If each element of the channel has more than 2 items, these will be flattened by the first item in the element and only emit an element when the element is complete:

Channel.of(
        [1, [1], ['A']],
        [2, [1, 2], ['B', 'C']],
        [3, [1, 2, 3], ['D', 'E']]
    )
    .transpose()
    .view()
[1, 1, A]
[2, 1, B]
[2, 2, C]
[3, 1, D]
[3, 2, E]

To emit all elements, use remainder: true:

Channel.of(
        [1, [1], ['A']],
        [2, [1, 2], ['B', 'C']],
        [3, [1, 2, 3], ['D', 'E']]
    )
    .transpose(remainder: true)
    .view()
[1, 1, A]
[2, 1, B]
[2, 2, C]
[3, 1, D]
[3, 2, E]
[3, 3, null]

Available options:

by

The index (zero based) of the element to be transposed. Multiple elements can be defined specifying as list of indices e.g. by: [0,2]

remainder

When false incomplete tuples are discarded (default). When true incomplete tuples are emitted containing a null in place of a missing element.

unique

Returns: queue channel

The unique operator allows you to remove duplicate items from a channel and only emit single items with no repetition.

For example:

Channel
    .of( 1, 1, 1, 5, 7, 7, 7, 3, 3 )
    .unique()
    .view()
1
5
7
3

You can also specify an optional closure that customizes the way it distinguishes between unique items. For example:

Channel
    .of(1, 3, 4, 5)
    .unique { it % 2 }
    .view()
1
4

until

Returns: queue channel

The until operator creates a channel that returns the items emitted by the source channel and stop when the condition specified is verified. For example:

Channel
    .of( 3, 2, 1, 5, 1, 5 )
    .until { it == 5 }
    .view()
3
2
1

See also take.

view

Returns: queue channel

The view operator prints the items emitted by a channel to the console standard output. For example:

Channel.of(1, 2, 3).view()

1
2
3

Each item is printed on a separate line unless otherwise specified by using the newLine: false optional parameter.

How the channel items are printed can be controlled by using an optional closure parameter.
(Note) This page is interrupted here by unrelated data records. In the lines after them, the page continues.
### src/hdl/sdio_pkg.sv
// Package of constants for the strobed digital I/O block
package sdio_pkg;
  // ----------------------------------------------------------------
  // Register byte offsets
  // ----------------------------------------------------------------
  localparam logic [7:0] OFF_PORT_OUT   = 8'h00;
  localparam logic [7:0] OFF_PORT_DIR   = 8'h04;
  localparam logic [7:0] OFF_PORT_IN    = 8'h08;
  localparam logic [7:0] OFF_MISC       = 8'h0C;
  localparam logic [7:0] OFF_G_BASE     = 8'h10;
  localparam logic [7:0] G_STRIDE       = 8'h20;
  localparam logic [7:0] OFF_G_CTRL     = 8'h00;
  localparam logic [7:0] OFF_G_PERIOD   = 8'h04;
  localparam logic [7:0] OFF_G_MASK     = 8'h08;
  localparam logic [7:0] OFF_G_PATTERN  = 8'h0C;
  localparam logic [7:0] OFF_G_DATA_OUT = 8'h10;
  localparam logic [7:0] OFF_G_DATA_IN  = 8'h14;
  localparam logic [7:0] OFF_G_STATUS   = 8'h18;
  // ----------------------------------------------------------------
  // Group control fields
  // ----------------------------------------------------------------
  localparam int CTRL_ENABLE    = 0;
  localparam int CTRL_MODE_LO   = 1;  // 2 bits: mode
  localparam int CTRL_EXT_REQ   = 3;
  localparam int CTRL_DIR_OUT   = 4;
  localparam int CTRL_USE_START = 5;
  localparam int CTRL_USE_STOP  = 6;
  localparam int CTRL_START_RISE = 7;
  localparam int CTRL_STOP_RISE = 8;
  localparam int CTRL_PD_START  = 9;
  localparam int CTRL_PD_STOP   = 10;
  localparam int CTRL_PD_STROBED = 11;
  localparam int CTRL_PD_MISMATCH = 12;
  localparam int CTRL_PORTS_LO  = 16; // 4 bits: ports owned
  localparam int CTRL_GO        = 31; // write 1: arm
  localparam logic [31:0] CTRL_RESET   = 32'h0000_0000;
  localparam logic [31:0] PERIOD_RESET = 32'h0000_0010;
  // ----------------------------------------------------------------
  // Modes and timing
  // ----------------------------------------------------------------
  typedef enum logic [1:0] {
    SDIO_MODE_PATTERN   = 2'b00,
    SDIO_MODE_CHANGE    = 2'b01,
    SDIO_MODE_HANDSHAKE = 2'b10,
    SDIO_MODE_BURST     = 2'b11
  } sdio_mode_t;
  localparam int CLK_PERIOD_PS  = 8000;
  localparam int GLITCH_MAX_PS  = 20000;
  localparam int MATCH_MIN_PS   = 60000;
  // Longest time rounds down: filter must accept by 60 ns, so count <= 60/8
  localparam int MATCH_CYCLES   = MATCH_MIN_PS / CLK_PERIOD_PS - 2;
  localparam int GLITCH_CYCLES  = (GLITCH_MAX_PS + CLK_PERIOD_PS - 1) / CLK_PERIOD_PS;
  localparam logic [3:0] FILT_COUNT = 4'(MATCH_CYCLES);
endpackage

### src/hdl/sdio_grp_if.sv
// Interface between top and a group controller
`timescale 1ns/10ps
interface sdio_grp_if;
  logic [31:0] ctrl;
  logic [31:0] period;
  logic [31:0] mask;
  logic [31:0] pattern;
  logic [31:0] data_out;
  logic        go;
  logic [31:0] pins_in;
  logic        req_in;
  logic        stop_in;
  logic        ack_out;
  logic        pclk_out;
  logic [31:0] data_in;
  logic [31:0] drive;
  logic [7:0]  status;
  modport ctl (input ctrl, period, mask, pattern, data_out, go, pins_in, req_in, stop_in,
               output ack_out, pclk_out, data_in, drive, status);
  modport top (output ctrl, period, mask, pattern, data_out, go, pins_in, req_in, stop_in,
               input ack_out, pclk_out, data_in, drive, status);
endinterface

### src/hdl/sdio_top.sv
// Top of the strobed digital I/O block with APB registers
`timescale 1ns/10ps
// What this block does
// - Four eight-line ports written and read directly by software.
// - Each line individually set as input or output.
// - Unstrobed use turns request/stop into inputs, ack/clock into outputs.
// - Two independent group controllers run strobed transfers concurrently.
// - Ports assigned to groups set width; unassigned ports stay unstrobed.
// - Each group has its own ack, request, clock and stop lines.
// - Internal request pulses paced by a 32-bit period counter per group.
// - Start and stop triggers with selectable rising or falling edge.
// - Triggers honoured only in pattern-generation and change-detection operation.
// - Change detection requests only when input data changes.
// - Both sides strobe each other and may withhold strobes.
// - Pattern detector can issue start or stop trigger.
// - Detector uses mask, pattern and match-or-mismatch polarity.
// - Immediate detection compares live input continuously.
// - Strobed detection compares only request-latched data.
// - Immediate matches of 20 ns or less rejected, 60 ns held detected.
// - Strobed detection starts only with an external request source.
// - Change detection watches masked bits, captures all bits.
module sdio_top (
  input  wire logic        clk,
  input  wire logic        resetn,
  input  wire logic        psel,
  input  wire logic        penable,
  input  wire logic        pwrite,
  input  wire logic [7:0]  paddr,
  input  wire logic [31:0] pwdata,
  output logic [31:0]      prdata,
  output logic             pready,
  output logic             pslverr,
  input  wire logic [31:0] io_in,
  output logic [31:0]      io_out,
  output logic [31:0]      io_oe,
  input  wire logic [1:0]  req_line,
  input  wire logic [1:0]  stop_trigger_line,
  output logic [1:0]       start_trigger_line,
  output logic [1:0]       pclk_line
);
  import sdio_pkg::*;
  // ----------------------------------------------------------------
  // Registers and synchronisers
  // ----------------------------------------------------------------
  logic [31:0] port_out;
  logic [31:0] port_dir;
  logic [3:0]  misc_out;
  logic [31:0] ctrl     [2];
  logic [31:0] period   [2];
  logic [31:0] mask     [2];
  logic [31:0] pattern  [2];
  logic [31:0] dout     [2];
  logic [1:0]  go;
  logic [31:0] in_s1;
  logic [31:0] in_s2;
  logic [1:0]  req_s1;
  logic [1:0]  req_s2;
  logic [1:0]  stop_s1;
  logic [1:0]  stop_s2;
  logic        wr;
  logic        rd;
  logic        gsel;
  logic        gidx;
  logic [7:0]  goff;
  logic        hit;
  logic [31:0] rdata;
  logic [31:0] grp_drive [2];
  logic [31:0] grp_dout  [2];
  logic [31:0] next_io_out;
  logic [31:0] next_io_oe;
  sdio_grp_if gi0 ();
  sdio_grp_if gi1 ();
  function automatic logic [31:0] owned_lines(input logic [31:0] c);
    owned_lines = {{8{c[CTRL_PORTS_LO+3]}}, {8{c[CTRL_PORTS_LO+2]}},
                   {8{c[CTRL_PORTS_LO+1]}}, {8{c[CTRL_PORTS_LO]}}};
  endfunction
  // Pins come from outside the clock domain
  always_ff @(posedge clk) begin
    if (!resetn) begin
      in_s1   <= 32'h0000_0000;
      in_s2   <= 32'h0000_0000;
      req_s1  <= 2'h0;
      req_s2  <= 2'h0;
      stop_s1 <= 2'h0;
      stop_s2 <= 2'h0;
    end else begin
      in_s1   <= io_in;
      in_s2   <= in_s1;
      req_s1  <= req_line;
      req_s2  <= req_s1;
      stop_s1 <= stop_trigger_line;
      stop_s2 <= stop_s1;
    end
  end
  // ----------------------------------------------------------------
  // APB decode
  // ----------------------------------------------------------------
  assign wr   = psel && penable && pwrite;
  assign rd   = psel && !pwrite;
  assign gsel = (paddr >= OFF_G_BASE) && (paddr < OFF_G_BASE + 8'(2 * G_STRIDE));
  assign gidx = (paddr >= OFF_G_BASE + G_STRIDE);
  assign goff = paddr - (gidx ? OFF_G_BASE + G_STRIDE : OFF_G_BASE);
  always_comb begin
    hit   = 1'b1;
    rdata = 32'h0000_0000;
    if (gsel) begin
      unique case (goff)
        OFF_G_CTRL:     rdata = ctrl[gidx] & 32'h7FFF_FFFF;
        OFF_G_PERIOD:   rdata = period[gidx];
        OFF_G_MASK:     rdata = mask[gidx];
        OFF_G_PATTERN:  rdata = pattern[gidx];
        OFF_G_DATA_OUT: rdata = dout[gidx];
        OFF_G_DATA_IN:  rdata = gidx ? gi1.data_in : gi0.data_in;
        OFF_G_STATUS:   rdata = {24'h000000, gidx ? gi1.status : gi0.status};
        default:        hit   = 1'b0;
      endcase
    end else begin
      unique case (paddr)
        OFF_PORT_OUT: rdata = port_out;
        OFF_PORT_DIR: rdata = port_dir;
        OFF_PORT_IN:  rdata = in_s2;
        OFF_MISC:     rdata = {26'h0, stop_s2, req_s2, 2'h0} | {28'h0, misc_out};
        default:      hit   = 1'b0;
      endcase
    end
  end
  // Zero-wait slave: answer in the access cycle
  always_ff @(posedge clk) begin
    if (!resetn) begin
      prdata  <= 32'h0000_0000;
      pready  <= 1'b0;
      pslverr <= 1'b0;
    end else begin
      pready  <= psel && !penable;
      pslverr <= psel && !penable && !hit;
      if (rd && !penable) begin
        prdata <= rdata;
      end
    end
  end
  // Register writes
  always_ff @(posedge clk) begin
    if (!resetn) begin
      port_out <= 32'h0000_0000;
      port_dir <= 32'h0000_0000;
      misc_out <= 4'h0;
      go       <= 2'h0;
      for (int i = 0; i < 2; i++) begin
        ctrl[i]    <= CTRL_RESET;
        period[i]  <= PERIOD_RESET;
        mask[i]    <= 32'h0000_0000;
        pattern[i] <= 32'h0000_0000;
        dout[i]    <= 32'h0000_0000;
      end
    end else begin
      go <= 2'h0;
      if (wr && pready && hit) begin
        if (gsel) begin
          unique case (goff)
            OFF_G_CTRL: begin
              ctrl[gidx] <= pwdata & 32'h7FFF_FFFF;
              go[gidx]   <= pwdata[CTRL_GO];
            end
            OFF_G_PERIOD:   period[gidx]  <= pwdata;
            OFF_G_MASK:     mask[gidx]    <= pwdata;
            OFF_G_PATTERN:  pattern[gidx] <= pwdata;
            OFF_G_DATA_OUT: dout[gidx]    <= pwdata;
            default:        ;
          endcase
        end else begin
          unique case (paddr)
            OFF_PORT_OUT: port_out <= pwdata;
            OFF_PORT_DIR: port_dir <= pwdata;
            OFF_MISC:     misc_out <= pwdata[3:0];
            default:      ;
          endcase
        end
      end
    end
  end
  // ----------------------------------------------------------------
  // Groups
  // ----------------------------------------------------------------
  assign gi0.ctrl     = ctrl[0];
  assign gi0.period   = period[0];
  assign gi0.mask     = mask[0];
  assign gi0.pattern  = pattern[0];
  assign gi0.data_out = dout[0];
  assign gi0.go       = go[0];
  assign gi0.pins_in  = in_s2;
  assign gi0.req_in   = req_s2[0];
  assign gi0.stop_in  = stop_s2[0];
  assign gi1.ctrl     = ctrl[1];
  assign gi1.period   = period[1];
  assign gi1.mask     = mask[1];
  assign gi1.pattern  = pattern[1];
  assign gi1.data_out = dout[1];
  assign gi1.go       = go[1];
  assign gi1.pins_in  = in_s2;
  assign gi1.req_in   = req_s2[1];
  assign gi1.stop_in  = stop_s2[1];
  sdio_group u_g0 (.clk(clk), .resetn(resetn), .g(gi0));
  sdio_group u_g1 (.clk(clk), .resetn(resetn), .g(gi1));
  assign grp_drive[0] = gi0.drive;
  assign grp_drive[1] = gi1.drive & ~owned_lines(ctrl[0]);
  assign grp_dout[0]  = dout[0];
  assign grp_dout[1]  = dout[1];
  // Group 0 wins a port claimed by both, so a line never has two drivers
  always_comb begin
    next_io_oe  = port_dir & ~owned_lines(ctrl[0]) & ~owned_lines(ctrl[1]);
    next_io_out = port_out;
    for (int i = 0; i < 2; i++) begin
      next_io_oe  = next_io_oe | grp_drive[i];
      next_io_out = (next_io_out & ~grp_drive[i]) | (grp_dout[i] & grp_drive[i]);
    end
  end
  always_ff @(posedge clk) begin
    if (!resetn) begin
      io_out             <= 32'h0000_0000;
      io_oe              <= 32'h0000_0000;
      start_trigger_line <= 2'h0;
      pclk_line          <= 2'h0;
    end else begin
      io_out <= next_io_out;
      io_oe  <= next_io_oe;
      start_trigger_line[0] <= ctrl[0][CTRL_ENABLE] ? gi0.ack_out : misc_out[0];
      start_trigger_line[1] <= ctrl[1][CTRL_ENABLE] ? gi1.ack_out : misc_out[1];
      pclk_line[0] <= ctrl[0][CTRL_ENABLE] ? gi0.pclk_out : misc_out[2];
      pclk_line[1] <= ctrl[1][CTRL_ENABLE] ? gi1.pclk_out : misc_out[3];
    end
  end
endmodule // sdio_top

### src/hdl/sdio_group.sv
// One strobed group controller
`timescale 1ns/10ps
module sdio_group (
  input  wire logic clk,
  input  wire logic resetn,
  sdio_grp_if.ctl   g
);
  import sdio_pkg::*;
  typedef enum logic [1:0] {
    SDIO_ST_IDLE  = 2'b00,
    SDIO_ST_ARMED = 2'b01,
    SDIO_ST_RUN   = 2'b10
  } sdio_st_t;
  sdio_st_t    st;
  logic [31:0] cnt;
  logic        req_d;
  logic        stop_d;
  logic        ack_d;
  logic [3:0]  filt;
  logic        imm_hit;
  logic [31:0] last_in;
  logic        strobe_hit;
  logic        req_pulse;
  logic        int_pulse;
  logic        start_ev;
  logic        stop_ev;
  logic        fire;
  logic [31:0] owned;
  logic [1:0]  mode;
  logic        ext_req;
  logic        pat_mode;
  function automatic logic pat_match(input logic [31:0] d, input logic [31:0] m,
                                     input logic [31:0] p, input logic mis);
    pat_match = (((d ^ p) & m) == 32'h0000_0000) ^ mis;
  endfunction
  function automatic logic edge_of(input logic now, input logic was, input logic rise);
    edge_of = rise ? (now & ~was) : (~now & was);
  endfunction
  assign mode     = g.ctrl[CTRL_MODE_LO +: 2];
  assign ext_req  = g.ctrl[CTRL_EXT_REQ];
  assign pat_mode = (mode == SDIO_MODE_PATTERN) || (mode == SDIO_MODE_CHANGE);
  always_comb begin
    for (int i = 0; i < 4; i++) begin
      owned[i*8 +: 8] = {8{g.ctrl[CTRL_PORTS_LO + i]}};
    end
  end
  // ----------------------------------------------------------------
  // Edge history
  // ----------------------------------------------------------------
  always_ff @(posedge clk) begin
    if (!resetn) begin
      req_d  <= 1'b0;
      stop_d <= 1'b0;
    end else begin
      req_d  <= g.req_in;
      stop_d <= g.stop_in;
    end
  end
  // Internal pacer: one request pulse per period
  always_ff @(posedge clk) begin
    if (!resetn || st != SDIO_ST_RUN) begin
      cnt <= 32'h0000_0000;
    end else if (cnt >= g.period - 32'h0000_0001) begin
      cnt <= 32'h0000_0000;
    end else begin
      cnt <= cnt + 32'h0000_0001;
    end
  end
  assign int_pulse = (st == SDIO_ST_RUN) && (cnt >= g.period - 32'h0000_0001);
  always_comb begin
    unique case (mode)
      SDIO_MODE_PATTERN:   req_pulse = ext_req ? (g.req_in & ~req_d) : int_pulse;
      SDIO_MODE_CHANGE:    req_pulse = ((g.pins_in ^ last_in) & g.mask & owned)
                                       != 32'h0000_0000;
      SDIO_MODE_HANDSHAKE: req_pulse = g.req_in & ~req_d & ack_d;
      SDIO_MODE_BURST:     req_pulse = g.req_in & ack_d;
    endcase
  end
  // ----------------------------------------------------------------
  // Pattern detection
  // ----------------------------------------------------------------
  // Short matches are rejected so line-switching transients never trigger immediate detection
  always_ff @(posedge clk) begin
    if (!resetn) begin
      filt <= 4'h0;
    end else if (!pat_match(g.pins_in, g.mask & owned, g.pattern,
                            g.ctrl[CTRL_PD_MISMATCH])) begin
      filt <= 4'h0;
    end else if (filt != FILT_COUNT) begin
      filt <= filt + 4'h1;
    end
  end
  assign imm_hit    = (filt == FILT_COUNT - 4'h1);
  assign strobe_hit = req_pulse && pat_match(g.pins_in, g.mask & owned, g.pattern,
                                             g.ctrl[CTRL_PD_MISMATCH]);
  assign fire = g.ctrl[CTRL_PD_STROBED] ? strobe_hit : imm_hit;
  always_comb begin
    start_ev = 1'b0;
    stop_ev  = 1'b0;
    if (pat_mode) begin
      if (g.ctrl[CTRL_PD_START]) begin
        start_ev = fire && (!g.ctrl[CTRL_PD_STROBED] || ext_req);
      end else begin
        start_ev = edge_of(g.req_in, req_d, g.ctrl[CTRL_START_RISE]);
      end
      if (g.ctrl[CTRL_PD_STOP]) begin
        stop_ev = fire;
      end else if (g.ctrl[CTRL_USE_STOP]) begin
        stop_ev = edge_of(g.stop_in, stop_d, g.ctrl[CTRL_STOP_RISE]);
      end
    end
  end
  // ----------------------------------------------------------------
  // Sequencer
  // ----------------------------------------------------------------
  always_ff @(posedge clk) begin
    if (!resetn || !g.ctrl[CTRL_ENABLE]) begin
      st <= SDIO_ST_IDLE;
    end else begin
      unique case (st)
        SDIO_ST_IDLE:  if (g.go) st <= (pat_mode && g.ctrl[CTRL_USE_START]) ? SDIO_ST_ARMED
                                                                           : SDIO_ST_RUN;
        SDIO_ST_ARMED: if (start_ev) st <= SDIO_ST_RUN;
        SDIO_ST_RUN:   if (stop_ev) st <= SDIO_ST_IDLE;
        default:       st <= SDIO_ST_IDLE;
      endcase
    end
  end
  // Data capture, ack strobe and clock
  always_ff @(posedge clk) begin
    if (!resetn) begin
      last_in   <= 32'h0000_0000;
      g.data_in <= 32'h0000_0000;
      ack_d     <= 1'b0;
      g.pclk_out <= 1'b0;
      g.status  <= 8'h00;
    end else begin
      last_in <= g.pins_in;
      if (st == SDIO_ST_RUN && req_pulse) begin
        g.data_in <= g.pins_in;
        g.status[2] <= 1'b1;
      end else if (g.go) begin
        g.status[2] <= 1'b0;
      end
      ack_d <= (st == SDIO_ST_RUN) && !(req_pulse && mode == SDIO_MODE_HANDSHAKE);
      g.pclk_out <= (mode == SDIO_MODE_BURST) && (st == SDIO_ST_RUN) && !g.pclk_out;
      g.status[1:0] <= st;
      g.status[3] <= fire;
    end
  end
  assign g.ack_out = ack_d;
  assign g.drive   = (g.ctrl[CTRL_DIR_OUT] && st == SDIO_ST_RUN) ? owned : 32'h0000_0000;
endmodule // sdio_group

### config.mk
export PLATFORM = sky130hd
export DESIGN_NAME = sdio_top
export DESIGN_NICKNAME = d
export VERILOG_FILES = /design/src/hdl/sdio_pkg.sv /design/src/hdl/sdio_grp_if.sv /design/src/hdl/sdio_top.sv /design/src/hdl/sdio_group.sv
export SDC_FILE = /design/constraint.sdc
export NUM_CORES = 2
export LEC_CHECK = 0
export BUFFER_PORTS_ARGS = -buffer_cell sky130_fd_sc_hd__buf_4
export CORE_AREA = 2 2 304 306
export CTS_BUF_LIST = sky130_fd_sc_hd__clkbuf_4
export DETAILED_ROUTE_END_ITERATION = 8
export DIE_AREA = 0 0 306 308
export GPL_TIMING_DRIVEN = 0
export PLACE_DENSITY = 0.62
export SLEW_MARGIN = 20
export SYNTH_ARGS = -nofsm -noshare
export SYNTH_HDL_FRONTEND = slang
export SYNTH_HIERARCHICAL = 1
export SYNTH_SLANG_ARGS = --single-unit
### constraint.sdc
create_clock -name clk -period 13.95 [get_ports clk]
set_clock_uncertainty 0.2 [all_clocks]
set_input_delay 2.79 -clock clk [delete_from_list [all_inputs] [get_ports clk]]
set_output_delay 2.79 -clock clk [all_outputs]
set_load 0.05 [all_outputs]
==> summary.md <==
| Metric | Value |
|---|---|
| Status | completed |
| Multi-input logic area | 17600 sq um |
| Post-CTS Setup Bufs | 0 |
| Pwr dens | approximately 110 nW/um^2 |
| Ratio of cells with drive above 1 in the final layout | 0.169 |
| CTS resizes | 0 |
| Clock Latency Late Sink | 1.15 ns |
| Die Ht | a little over 300 microns |
| CP endpoint kind | flop |
| Setup CP Type | in -> reg |
| FF-to-FF setup slack | 7.35 ns |
| Num ports | between 150 and 200 |
| Register area | about 19000 sq um |
| CTS Buffer Depth | 3 |
| Mapped Cells | ~3700 |
| Comb pwr share | 0.070 |
| Placed cell area | about 41000 sq um |
| Clk root buf | clkbuf_4 |
| Number of global-route vias before repair | 30386 |
| P&R area growth vs syn | 16.0% |
| # DRC | 0 |
| Leak | 16.9 nW |
| Fin. max-slew vios | 0 |
| Die area | between 90000 and 100000 sq um |
| Cts hold-fix bufs | 0 |
| Vias post-DR | 31756 |
| Total Power | between 0.004 and 0.005 W |
| Max_slew headroom | 0.121 |
| CTS Buf Count | between 200 and 250 |
| Initial DRT Pass Iterations | 6 |
| Largest net degree at the start of global routing | 33 |
| Final hold viol count | 0 |
| GPL Wtd Cong | around 1.0 |
| Reg power frac | 0.502 |
| Post-DP HPWL | roughly 110 mm |
| Worst Path Required | approximately 14 ns |
| Tmin final | roughly 6.8 ns |
| Overflow after GRT | 0 |
| Internal | approximately 0.0036 W |
| Filler cell count | about 8600 |
| CP startpoint kind | input port |
| CP Max Fanout | 32 |
| Sw frac | 0.268 |
| RSZ-0062 raised after global routing | false |
| Max Fclk | about 150 MHz |
| Sw power | between 0.001 and 0.0015 W |
| TritonCTS clock tree | yes |
| Initial antenna violation count | 15 |
| Starting Density | 0.416 |
| Arr. time, crit path | 7.33 ns |
| Yosys warns | 6 |
| Sum of negative setup slack | 0 ns |
| First-pass GRT wire length | 209 mm |
| Chip width | about 310 microns |
| Final Cell Area | approximately 44000 sq um |
| Nets | roughly 4300 |
| IO Port Bufs | 179 |
| Mean area per synthesized cell | approximately 10 sq um |
| Setup violators final | 0 |
| Class of the worst hold path | reg -> reg |
| Fin crit share | 0.489 |
| H-tree levels | 4 |
| Clk slew on worst S/H paths | ~0.060 ns |
| Number of cell rows | ~110 |
| Number of routed nets with antenna violations | 0 |
| Max Cap Viol | 0 |
| Routed wire length | approximately 150 mm |
| Clock Power Share | 0.428 |
| WL/cell | 27.1 microns |
| Worst slew pin tran | between 1 and 1.5 ns |
| Clk sinks | 782 |
| Core area | between 90000 and 100000 sq um |
| DRT iter0 DRCs | 4120 |
| Maximum vdd ir drop | about 0.000081 V |
| Via density | 5.78 |
| Post-Syn Area | roughly 38000 sq um |
| GRT Resource Usage Total | 0.311 |
## final timing paths
kind,start,end,cells after the start
hold / removal,in_s1[11],gi0.pins_in[11],1
hold reg to reg,in_s1[11],gi0.pins_in[11],1
setup reg to reg,period[0][5],u_g0/g.data_in[18],19
setup / recovery,paddr[4],dout[1][26],12
## placed cells by master (no fill, tap or decap), types with 23 or more instances in the layout
cell and n:
buf_2 34, o22ai_1 105, clkbuf_4 322, nand2_1 240, ha_1 75, buf_4 258
and2_1 466, o21ai_0 79, inv_1 30, xor2_1 169, nor2b_1 74, dfxtp_1 464
nor2_1 266, a22oi_1 69, nor4_1 43, nor3_1 51, a21oi_1 150, clkbuf_1 154
edfxtp_1 318, a211oi_1 45, and3_1 28, nand2b_1 46, o32ai_1 23, nand4_1 31
clkinv_1 41, o211ai_1 23, xnor2_1 78, nand3_1 95, mux2i_1 293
The closure must return the actual value of the item to be printed:

Channel.of(1, 2, 3)
    .map { it -> [it, it*it] }
    .view { num, sqr -> "Square of: $num is $sqr" }
Square of: 1 is 1
Square of: 2 is 4
Square of: 3 is 9

The view operator also emits every item that it receives, allowing it to be chained with other operators.